Enhancement: RVC .pth support

dnhkng / GlaDOS

This is the Personality Core for GLaDOS, the first steps towards a real-life implementation of the AI from the Portal series by Valve.

MIT License

2.95k stars 279 forks source link

Enhancement: RVC .pth support #53

Closed darkstorm2150 closed 5 months ago

darkstorm2150 commented 5 months ago

Wondering if its possible to have support for RVC, which uses .pth file for a voice, it would be a game changer, since custom voices can be trained quickly, .pth to .onnx conversion is a bit technical, unless there is a one click converter that I listed somewhere ?
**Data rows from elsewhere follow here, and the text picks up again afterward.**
$ cat src/hw/rtl/swc_pkg.sv
// shared types and constants of the stimulus window checker
package swc_pkg;

    localparam int TIME_W = 32;
    localparam int CNT_W  = 5;
    localparam int IDX_W  = 4;
    localparam int REG_W  = 2;

    localparam int OFS_VALUE   = IDX_W;
    localparam int OFS_QTIME   = IDX_W + TIME_W;
    localparam int OFS_TOTAL   = IDX_W + 2 * TIME_W;
    localparam int IN_TDATA_W  = 104;
    localparam int OUT_TDATA_W = 8;

    localparam logic CMD_QUERY = 1'b0;
    localparam logic CMD_LOAD  = 1'b1;

    localparam logic [REG_W-1:0] REG_START    = 2'd0;
    localparam logic [REG_W-1:0] REG_DURATION = 2'd1;
    localparam logic [REG_W-1:0] REG_END      = 2'd2;
    localparam logic [REG_W-1:0] REG_COUNT    = 2'd3;

    typedef struct packed {
        logic [TIME_W-1:0] start_time;
        logic [TIME_W-1:0] pulse_duration;
        logic [TIME_W-1:0] end_limit;
        logic [CNT_W-1:0]  entry_count;
    } t_cfg;

endpackage

$ cat src/hw/rtl/swc_table.sv
// cycle length table: one write port, one registered read port
module swc_table #(
    parameter int DEPTH = 16,
    parameter int AW    = 4
) (
    input  logic                      i_clk,
    input  logic                      i_we,
    input  logic [AW-1:0]             i_waddr,
    input  logic [swc_pkg::TIME_W-1:0] i_wdata,
    input  logic                      i_re,
    input  logic [AW-1:0]             i_raddr,
    output logic [swc_pkg::TIME_W-1:0] o_rdata
);
    import swc_pkg::*;

    logic [TIME_W-1:0] r_mem [DEPTH];
    logic [TIME_W-1:0] r_rdata;

    always_ff @(posedge i_clk) begin
        if (i_we) begin
            r_mem[i_waddr] <= i_wdata;
        end
        if (i_re) begin
            r_rdata <= r_mem[i_raddr];
        end
    end

    assign o_rdata = r_rdata;

endmodule

$ cat src/hw/rtl/swc_div.sv
// 32-bit unsigned restoring divider, one quotient bit per cycle
module swc_div (
    input  logic                       i_clk,
    input  logic                       i_rst_n,
    input  logic                       i_start,
    input  logic [swc_pkg::TIME_W-1:0] i_dividend,
    input  logic [swc_pkg::TIME_W-1:0] i_divisor,
    output logic                       o_done,
    output logic [swc_pkg::TIME_W-1:0] o_quot
);
    import swc_pkg::*;

    localparam int SW = $clog2(TIME_W);

    logic              r_busy;
    logic              r_done;
    logic [SW-1:0]     r_cnt;
    logic [TIME_W:0]   r_rem;
    logic [TIME_W-1:0] r_quot;
    logic [TIME_W-1:0] r_dvs;

    logic [TIME_W:0]   n_shift;
    logic              n_ge;
    logic [TIME_W:0]   n_rem;
    logic [TIME_W-1:0] n_quot;

    always_comb begin
        n_shift = {r_rem[TIME_W-1:0], r_quot[TIME_W-1]};
        n_ge    = n_shift >= {1'b0, r_dvs};
        n_rem   = n_ge ? (n_shift - {1'b0, r_dvs}) : n_shift;
        n_quot  = {r_quot[TIME_W-2:0], n_ge};
    end

    always_ff @(posedge i_clk) begin
        if (!i_rst_n) begin
            r_busy <= 1'b0;
            r_done <= 1'b0;
            r_cnt  <= '0;
        end else begin
            r_done <= 1'b0;
            if (i_start) begin
                r_busy <= 1'b1;
                r_cnt  <= '0;
            end else if (r_busy) begin
                r_cnt <= r_cnt + 1'b1;
                if (r_cnt == SW'(TIME_W - 1)) begin
                    r_busy <= 1'b0;
                    r_done <= 1'b1;
                end
            end
        end
    end

    always_ff @(posedge i_clk) begin
        if (i_start) begin
            r_rem  <= '0;
            r_quot <= i_dividend;
            r_dvs  <= i_divisor;
        end else if (r_busy) begin
            r_rem  <= n_rem;
            r_quot <= n_quot;
        end
    end

    assign o_done = r_done;
    assign o_quot = r_quot;

endmodule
dnhkng commented 5 months ago

Could you link to the repo for training?

dnhkng commented 5 months ago

Looked it up, and it seems RVC is speech-to-speech, and not text-to-speech, so its not usable for this project,

MithrilMan commented 5 months ago

I'm wondering how much latency would it add to do a tts + rvc

MithrilMan commented 5 months ago

I've found this reddit post: https://www.reddit.com/r/RASPBERRY_PI_PROJECTS/comments/1ciadap/make_any_voice_including_rvc_voices_into_an/

that lead to this repo: https://github.com/domesticatedviking/TextyMcSpeechy

didn't had time to look into it yet

dnhkng commented 5 months ago

I understand what this does (lets you generate a training set, and then train a VITS model), but it's too far out of scope for GLaDOS.

If you want to work on this, and can extract out the core code, I would be OK with a PR that adds in this functionality though.
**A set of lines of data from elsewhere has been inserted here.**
## config.mk

```make
export PLATFORM = sky130hd
export DESIGN_NAME = timecode_line_parser
export DESIGN_NICKNAME = d
export VERILOG_FILES = /design/src/rtl/tcp_pkg.sv /design/src/rtl/tcp_scan.sv /design/src/rtl/timecode_line_parser.sv
export SDC_FILE = /design/constraint.sdc
export NUM_CORES = 1
export LEC_CHECK = 0
export BUFFER_PORTS_ARGS = -buffer_cell sky130_fd_sc_hd__clkbuf_2
export CORE_MARGIN = 3
export CORE_UTILIZATION = 65
export DETAILED_ROUTE_END_ITERATION = 10
export PLACE_DENSITY_LB_ADDON = 0.15
export SYNTH_ARGS = -nofsm -noshare
export SYNTH_HDL_FRONTEND = slang
export SYNTH_SLANG_ARGS = --single-unit
```

## constraint.sdc

```tcl
create_clock -name clk -period 5.6 [get_ports clk]
set_input_delay 0.28 -clock clk [delete_from_list [all_inputs] [get_ports clk]]
set_output_delay 0.28 -clock clk [all_outputs]
set_load 0.01 [all_outputs]
```

## src/rtl/tcp_pkg.sv

```systemverilog
// tcp_pkg: shared types and constants for the timecode line parser
// holds result status codes, satellite codes, character codes and the record summary struct
// no dependencies
package tcp_pkg;

  localparam int CharW = 7;

  // result status codes
  localparam logic [2:0] ST_TIME_OK   = 3'd0;
  localparam logic [2:0] ST_POSITION  = 3'd1;
  localparam logic [2:0] ST_BAD_REPLY = 3'd2;
  localparam logic [2:0] ST_BAD_DATE  = 3'd3;
  localparam logic [2:0] ST_BAD_TIME  = 3'd4;

  // stored satellite codes
  localparam logic [1:0] SAT_NONE    = 2'd0;
  localparam logic [1:0] SAT_WEST    = 2'd1;
  localparam logic [1:0] SAT_EAST    = 2'd2;
  localparam logic [1:0] SAT_STANDBY = 2'd3;

  // record lengths and field limits
  localparam int TimeLen   = 13;
  localparam int PosLen    = 21;
  localparam int DayMax    = 366;
  localparam int HourMax   = 23;
  localparam int MinSecMax = 59;

  // character codes
  localparam logic [CharW-1:0] CH_SPACE = 7'h20;
  localparam logic [CharW-1:0] CH_STAR  = 7'h2a;
  localparam logic [CharW-1:0] CH_PLUS  = 7'h2b;
  localparam logic [CharW-1:0] CH_MINUS = 7'h2d;
  localparam logic [CharW-1:0] CH_DOT   = 7'h2e;
  localparam logic [CharW-1:0] CH_ZERO  = 7'h30;
  localparam logic [CharW-1:0] CH_ONE   = 7'h31;
  localparam logic [CharW-1:0] CH_TWO   = 7'h32;
  localparam logic [CharW-1:0] CH_THREE = 7'h33;
  localparam logic [CharW-1:0] CH_SEVEN = 7'h37;
  localparam logic [CharW-1:0] CH_NINE  = 7'h39;
  localparam logic [CharW-1:0] CH_COLON = 7'h3a;

  // summary of the record as it stands after the current beat
  typedef struct packed {
    logic             nonempty;
    logic             time_form;
    logic             pos_form;
    logic [9:0]       day;
    logic [6:0]       hour;
    logic [6:0]       minute;
    logic [6:0]       second;
    logic [CharW-1:0] quality;
    logic [CharW-1:0] first_ch;
    logic [CharW-1:0] second_ch;
  } rec_t;

endpackage

```

## src/rtl/tcp_scan.sv

```systemverilog
// tcp_scan: per-record character checker and digit accumulator
// keeps the record state and reports the record summary including the current beat
// depends on tcp_pkg
module tcp_scan import tcp_pkg::*; #(
  parameter int RECORD_LIMIT = 63
) (
  input  logic             clk,
  input  logic             rst,
  input  logic             go,
  input  logic [CharW-1:0] ch,
  input  logic             last,
  output rec_t             rec
);

  localparam int CW = $clog2(RECORD_LIMIT + 1);

  logic [CW-1:0]    char_count, char_count_next;
  logic [9:0]       day_accum, day_accum_next;
  logic [6:0]       hour_accum, hour_accum_next;
  logic [6:0]       minute_accum, minute_accum_next;
  logic [6:0]       second_accum, second_accum_next;
  logic [CharW-1:0] quality_char, quality_char_next;
  logic             short_form_ok, short_form_ok_next;
  logic             long_form_ok, long_form_ok_next;
  logic [CharW-1:0] first_char, first_char_next;
  logic [CharW-1:0] second_char, second_char_next;

  logic       keep, dig, sgn;
  logic [3:0] dval;
  logic [13:0] day_mul;
  logic [10:0] hour_mul, minute_mul, second_mul;

  assign keep = (ch >= CH_SPACE) && (char_count < CW'(RECORD_LIMIT));
  assign dig  = (ch >= CH_ZERO) && (ch <= CH_NINE);
  assign sgn  = (ch == CH_PLUS) || (ch == CH_MINUS);
  assign dval = 4'(ch - CH_ZERO);

  // acc*10 + digit as shifts and adds
  assign day_mul    = ({4'd0, day_accum} << 3) + ({4'd0, day_accum} << 1) + 14'(dval);
  assign hour_mul   = ({4'd0, hour_accum} << 3) + ({4'd0, hour_accum} << 1) + 11'(dval);
  assign minute_mul = ({4'd0, minute_accum} << 3) + ({4'd0, minute_accum} << 1)
                      + 11'(dval);
  assign second_mul = ({4'd0, second_accum} << 3) + ({4'd0, second_accum} << 1)
                      + 11'(dval);

  always_comb begin
    char_count_next    = char_count;
    day_accum_next     = day_accum;
    hour_accum_next    = hour_accum;
    minute_accum_next  = minute_accum;
    second_accum_next  = second_accum;
    quality_char_next  = quality_char;
    short_form_ok_next = short_form_ok;
    long_form_ok_next  = long_form_ok;
    first_char_next    = first_char;
    second_char_next   = second_char;
    if (keep) begin
      char_count_next = char_count + CW'(1);
      // time record pattern
      if (char_count < CW'(12)) begin
        if (char_count == CW'(3) || char_count == CW'(6) || char_count == CW'(9)) begin
          if (ch != CH_COLON) short_form_ok_next = 1'b0;
        end else if (!dig) begin
          short_form_ok_next = 1'b0;
        end
      end
      if (char_count <= CW'(2)) begin
        if (dig) day_accum_next = day_mul[9:0];
      end else if (char_count == CW'(4) || char_count == CW'(5)) begin
        if (dig) hour_accum_next = hour_mul[6:0];
      end else if (char_count == CW'(7) || char_count == CW'(8)) begin
        if (dig) minute_accum_next = minute_mul[6:0];
      end else if (char_count == CW'(10) || char_count == CW'(11)) begin
        if (dig) second_accum_next = second_mul[6:0];
      end else if (char_count == CW'(12)) begin
        quality_char_next = ch;
      end
      // position record pattern
      if (char_count < CW'(PosLen)) begin
        if (char_count == CW'(3) || char_count == CW'(10) || char_count == CW'(19)) begin
          if (ch != CH_DOT) long_form_ok_next = 1'b0;
        end else if (char_count == CW'(8) || char_count == CW'(15)) begin
          if (!sgn) long_form_ok_next = 1'b0;
        end else if (!dig) begin
          long_form_ok_next = 1'b0;
        end
      end
      if (char_count == CW'(0)) first_char_next = ch;
      if (char_count == CW'(1)) second_char_next = ch;
    end
  end

  always_comb begin
    rec.nonempty  = char_count_next != CW'(0);
    rec.time_form = (char_count_next == CW'(TimeLen)) && short_form_ok_next;
    rec.pos_form  = (char_count_next == CW'(PosLen)) && long_form_ok_next;
    rec.day       = day_accum_next;
    rec.hour      = hour_accum_next;
    rec.minute    = minute_accum_next;
    rec.second    = second_accum_next;
    rec.quality   = quality_char_next;
    rec.first_ch  = first_char_next;
    rec.second_ch = second_char_next;
  end

  always_ff @(posedge clk) begin
    if (rst || (go && last)) begin
      char_count    <= '0;
      day_accum     <= '0;
      hour_accum    <= '0;
      minute_accum  <= '0;
      second_accum  <= '0;
      quality_char  <= '0;
      short_form_ok <= 1'b1;
      long_form_ok  <= 1'b1;
      first_char    <= '0;
      second_char   <= '0;
    end else if (go) begin
      char_count    <= char_count_next;
      day_accum     <= day_accum_next;
      hour_accum    <= hour_accum_next;
      minute_accum  <= minute_accum_next;
      second_accum  <= second_accum_next;
      quality_char  <= quality_char_next;
      short_form_ok <= short_form_ok_next;
      long_form_ok  <= long_form_ok_next;
      first_char    <= first_char_next;
      second_char   <= second_char_next;
    end
  end

endmodule

```

## src/rtl/timecode_line_parser.sv

```systemverilog
// timecode_line_parser: top level of the serial timecode line parser
// input register, record scanner, result classification and output register
// depends on tcp_pkg and tcp_scan
//
// Usage:
//   Input channel: rx_byte and end_of_record move with in_valid/in_stall; one
//   beat per received byte. Bit 7 of rx_byte is ignored, bytes below space are
//   dropped, and a beat with end_of_record closes the record.
//   Output channel: one result beat (record_status and decoded fields) per
//   closed record that held at least one kept character, on out_valid/out_stall.
//   A closing byte is accepted into the input register, then passes through
//   the scanner into the output register, where its result beat is offered.
//   Throughput is one byte per cycle while no closing byte waits on a stalled
//   output; the scanner updates its accumulators in a single pass per byte.
//   Stall: when out_stall holds a waiting result, bytes that close no record
//   still move on; a closing byte waits in the input register, and in_stall
//   rises only then.
//   Reset (rst, synchronous) empties both registers, clears the record state
//   and sets the stored satellite code to none.
module timecode_line_parser import tcp_pkg::*; #(
  parameter int RECORD_LIMIT = 63
) (
  input  logic       clk,
  input  logic       rst,
  input  logic       in_valid,
  output logic       in_stall,
  input  logic [7:0] rx_byte,
  input  logic       end_of_record,
  output logic       out_valid,
  input  logic       out_stall,
  output logic [2:0] record_status,
  output logic [9:0] day_of_year,
  output logic [6:0] hour_value,
  output logic [6:0] minute_value,
  output logic [6:0] second_value,
  output logic       not_in_sync,
  output logic [1:0] satellite_seen,
  output logic       request_resume
);

  logic             s1_valid;
  logic [CharW-1:0] s1_char;
  logic             s1_last;
  logic             s1_go, s1_result, out_free, in_take;
  rec_t             rec;
  logic [1:0]       satellite_code, satellite_code_next;

  logic [2:0] status_next;
  logic [9:0] day_next;
  logic [6:0] hour_next, minute_next, second_next;
  logic       nis_next, resume_next;

  assign out_free  = !out_valid || !out_stall;
  assign s1_result = s1_last && rec.nonempty;
  assign s1_go     = s1_valid && (!s1_result || out_free);
  assign in_stall  = s1_valid && !s1_go;
  assign in_take   = in_valid && !in_stall;

  // input register
  always_ff @(posedge clk) begin
    if (rst) begin
      s1_valid <= 1'b0;
    end else if (in_take) begin
      s1_valid <= 1'b1;
    end else if (s1_go) begin
      s1_valid <= 1'b0;
    end
  end

  always_ff @(posedge clk) begin
    if (in_take) begin
      s1_char <= rx_byte[CharW-1:0];
      s1_last <= end_of_record;
    end
  end

  tcp_scan #(.RECORD_LIMIT(RECORD_LIMIT)) u_scan (
    .clk  (clk),
    .rst  (rst),
    .go   (s1_go),
    .ch   (s1_char),
    .last (s1_last),
    .rec  (rec)
  );

  // satellite code from the first two characters of a position record
  always_comb begin
    satellite_code_next = satellite_code;
    if (rec.pos_form) begin
      priority if (rec.first_ch == CH_ONE &&
                   (rec.second_ch == CH_THREE || rec.second_ch == CH_TWO)) begin
        satellite_code_next = SAT_WEST;
      end else if (rec.first_ch == CH_ONE && rec.second_ch == CH_ZERO) begin
        satellite_code_next = SAT_STANDBY;
      end else if (rec.first_ch == CH_ZERO && rec.second_ch == CH_SEVEN) begin
        satellite_code_next = SAT_EAST;
      end else begin
        satellite_code_next = SAT_NONE;
      end
    end
  end

  always_comb begin
    status_next = ST_BAD_REPLY;
    day_next    = '0;
    hour_next   = '0;
    minute_next = '0;
    second_next = '0;
    nis_next    = 1'b0;
    resume_next = 1'b0;
    if (rec.time_form) begin
      day_next    = rec.day;
      hour_next   = rec.hour;
      minute_next = rec.minute;
      second_next = rec.second;
      nis_next    = (rec.quality != CH_SPACE) && (rec.quality != CH_DOT) &&
                    (rec.quality != CH_STAR);
      priority if (rec.day < 10'd1 || rec.day > 10'(DayMax)) begin
        status_next = ST_BAD_DATE;
      end else if (rec.hour > 7'(HourMax) || rec.minute > 7'(MinSecMax) ||
                   rec.second > 7'(MinSecMax)) begin
        status_next = ST_BAD_TIME;
      end else begin
        status_next = ST_TIME_OK;
      end
    end else if (rec.pos_form) begin
      status_next = ST_POSITION;
      resume_next = 1'b1;
    end
  end

  always_ff @(posedge clk) begin
    if (rst) begin
      satellite_code <= SAT_NONE;
    end else if (s1_go && s1_result) begin
      satellite_code <= satellite_code_next;
    end
  end

  // output register
  always_ff @(posedge clk) begin
    if (rst) begin
      out_valid <= 1'b0;
    end else if (s1_go && s1_result) begin
      out_valid <= 1'b1;
    end else if (!out_stall) begin
      out_valid <= 1'b0;
    end
  end

  always_ff @(posedge clk) begin
    if (s1_go && s1_result) begin
      record_status  <= status_next;
      day_of_year    <= day_next;
      hour_value     <= hour_next;
      minute_value   <= minute_next;
      second_value   <= second_next;
      not_in_sync    <= nis_next;
      satellite_seen <= satellite_code_next;
      request_resume <= resume_next;
    end
  end

  a_stall_only_when_full: assert property (@(posedge clk) disable iff (rst)
    in_stall |-> s1_valid && s1_last && out_valid && out_stall)
    else $error("input stalled without a waiting result");

  a_status_range: assert property (@(posedge clk) disable iff (rst)
    out_valid |-> record_status <= ST_BAD_TIME)
    else $error("record status out of range");

  a_resume_on_position: assert property (@(posedge clk) disable iff (rst)
    out_valid && request_resume |-> record_status == ST_POSITION)
    else $error("resume request on a non-position record");

  a_bad_reply_clean: assert property (@(posedge clk) disable iff (rst)
    out_valid && record_status == ST_BAD_REPLY |->
      day_of_year == 10'd0 && hour_value == 7'd0 && not_in_sync == 1'b0 &&
      request_resume == 1'b0)
    else $error("bad reply carries decoded fields");

  a_sat_matches: assert property (@(posedge clk) disable iff (rst)
    out_valid && !(s1_go && s1_result) |=> !out_valid || satellite_seen == satellite_code)
    else $error("reported satellite code differs from stored code");

endmodule
```

==> results.md, run 1 <==
Layout:
- The final layout net count is 765.
- The multi-input combinational cells in the finished layout cover a total of 0.00360 mm².
- In the final layout, the share of cells above drive strength 1 is 0.142.
- 0 antenna diodes ended up in the layout.
- The combined flip-flop and latch cell area is 0.00266 mm².
- The layout overhead on the synthesized area is 7.65%.
- The filler cell count is 707.

Timing:
- The final-layout setup total negative slack is 0 ns.
- In this run the tightest slew margin relative to its limit is 0.342.
- The total setup violations reported at the end of the flow is 0.
- The worst setup skew after layout is 0.0132 ns.
- The final max-slew violation count is 0.
- The tightest hold path in the finished design has a slack of 0.0815 ns.
- The number of hold violations in the final report is 0.
- The transition time at the pin with the least slew margin is 0.987 ns.
- Of the available clock period, the critical path in the final layout requires 0.738.
- The time the worst path needs with I/O delays and setup is 4.13 ns.
- Setup repair after global routing left no endpoint under its margin.
- The maximum operating frequency is 242 MHz.

CTS:
- The number of buffers added for setup after CTS is 0.
- The count of cells resized by post-cts repair is 0.
- The latest clock arrival within the worst-skew pair is 0.37 ns.
- The clock tree synthesis step divided the H-tree into 3 levels.
- TritonCTS built the clock tree.
- The number of buffers added to fix hold violations after cts is 0.
- The clock sink count is 110.
- The clock passes through at most 2 buffers.
- Clock-pin slew was measured on the worst setup and hold paths at 0.10 ns.
- In this run, CTS created clock tree buffers numbering 9.
- Clock tree synthesis selected as its root buffer the cell clkbuf_8.

Die:
- For this configuration, the core starts out at a cell density of 0.688.
- The number of cell rows is 35.
- The die covers 0.0113 mm².
- The total area inside the core boundary comes to 0.00950 mm².
- From bottom edge to top edge, the die measures 106 µm.
- For this design the top-level I/O count stands at 53.
- The floorplan die width is 106 µm.

Run:
- Max-cap violations in this run came to 0.

Hold path:
- The cell count of the worst hold path is 1.
- The type of the tightest min-delay check is in -> reg.
- The worst hold path terminates at s1_char[1].
- The critical hold path startpoint is rx_byte[1].

Route:
- Dividing the detail-routed wire length by the instance count gives 16.9 µm.
- The detailed router finished its first iteration with 273 violations.
- Detailed routing inserted a total of 5,058 vias.
- The detail route stage leaves a number of antenna-violating nets equal to 0.
- The aggregate routed wire length is 14.1 mm.
- The number of optimization iterations in the first detailed-route pass is 5.
- Dividing the detail-routed via count by the number of cells gives 6.06.
- After detailed routing, the number of remaining DRC violations is 0.

Critical path:
- The worst flop-to-flop path startpoint is s1_char[3].
- The worst setup path is of the reg -> reg kind.
- The number of cells on the worst reg-to-reg path is 11.
- The element type at the critical path start is a flip-flop.
- The worst-case register-to-register setup slack is 1.47 ns.
- The beginning of the critical path is s1_char[3].
- The element type at the critical path end is a flip-flop.
- The reg-to-reg endpoint is record_status[2].
- Of all nets on the critical path, the largest fanout is 10.
- The critical path data required time is 5.84 ns.
- Data on the critical path arrives at its endpoint at 4.37 ns.

Synthesis:
- Of the post-synthesis cell area, the dominant cell type holds 0.211.
- The post-synthesis cell type with the largest combined area is edfxtp_1.
- Counting every net in the synthesized netlist gives 732.
- The post-synthesis cell count is 668.
- By area the synthesized netlist is led by edfxtp_1 21%, dfxtp_1 20%, mux2i_1 8.9%.
- The dominant synthesized flop cell is dfxtp_1.
- In this run the cell area of the synthesized design comes to 0.00654 mm².
- Of the synthesized area, sequential elements account for 0.407.
- Counting flops with an async set or reset pin after synthesis yields a share of 0.
- The count of flip-flops with a built-in enable after synthesis is 46.
- The average cell area after synthesis is 9.79 µm².
- In this run, distinct cell masters in the synthesized netlist total 73.
- For this run, the number of Yosys warnings is 0.
- The register bit total from synthesis is 110.

Power and ir drop:
- The power density normalized to cell area is 212 mW/mm².
- The total chip power is 1.50 mW.
- The maximum ir drop on the vdd rail is 0.177 mV.
- In this run the static leakage power is 2.62 nW.

GRT:
- The number of global-route vias before repair is 5,007.
- The remaining global-route overflow is 0.
- The overall fraction of global-route tracks in use is 0.261.
- The pin count of the biggest net entering global routing is 41.
- The initial antenna violation count is 0.
- The first-pass GRT wire length is 23.8 mm.

Place:
- The global placer's final weighted congestion is 0.916.
- The count of buffers added on input and output ports is 51.
- Detailed placement ended at an HPWL of 10.1 mm.

Status:
- The flow ran to the end, and the final reports show no timing, DRC or antenna violations.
MithrilMan commented 5 months ago

From your experience, how much time does it take to train a new language? when you trained glados you started from a checkpoint? I've a 3090ti, wondering how much it takes, maybe for training is better to rent some VM to not risk to burn the GPU

Btw I don't think that training a voice should be part of this repo, maybe a separate one

dnhkng commented 5 months ago

Training a new voice on a 3090 will take about a day, so it's no risk to your GPU. It will probably be pretty good overnight.

fonix232 commented 5 months ago

@dnhkng how much audio material does one need for a well trained model?

I've been thinking of making an alternative voice for SARAH but unlike GlaDOS there's no "clean" audio so most of it would be clippings from the TV show, meaning lots of interference from the soundtrack and such.

dnhkng commented 5 months ago

Hard to say. GLaDOS doesn't convey much emotion in her voice, so it was probably easier than a more human voice. I would start with about 30 minutes. Make sure it's varied, and had no background noises.

The first time I didn't remove contaminated samples, and the results were much worse. i.e. cutting about 15% of my training set produced a better final result. Quality over quantity!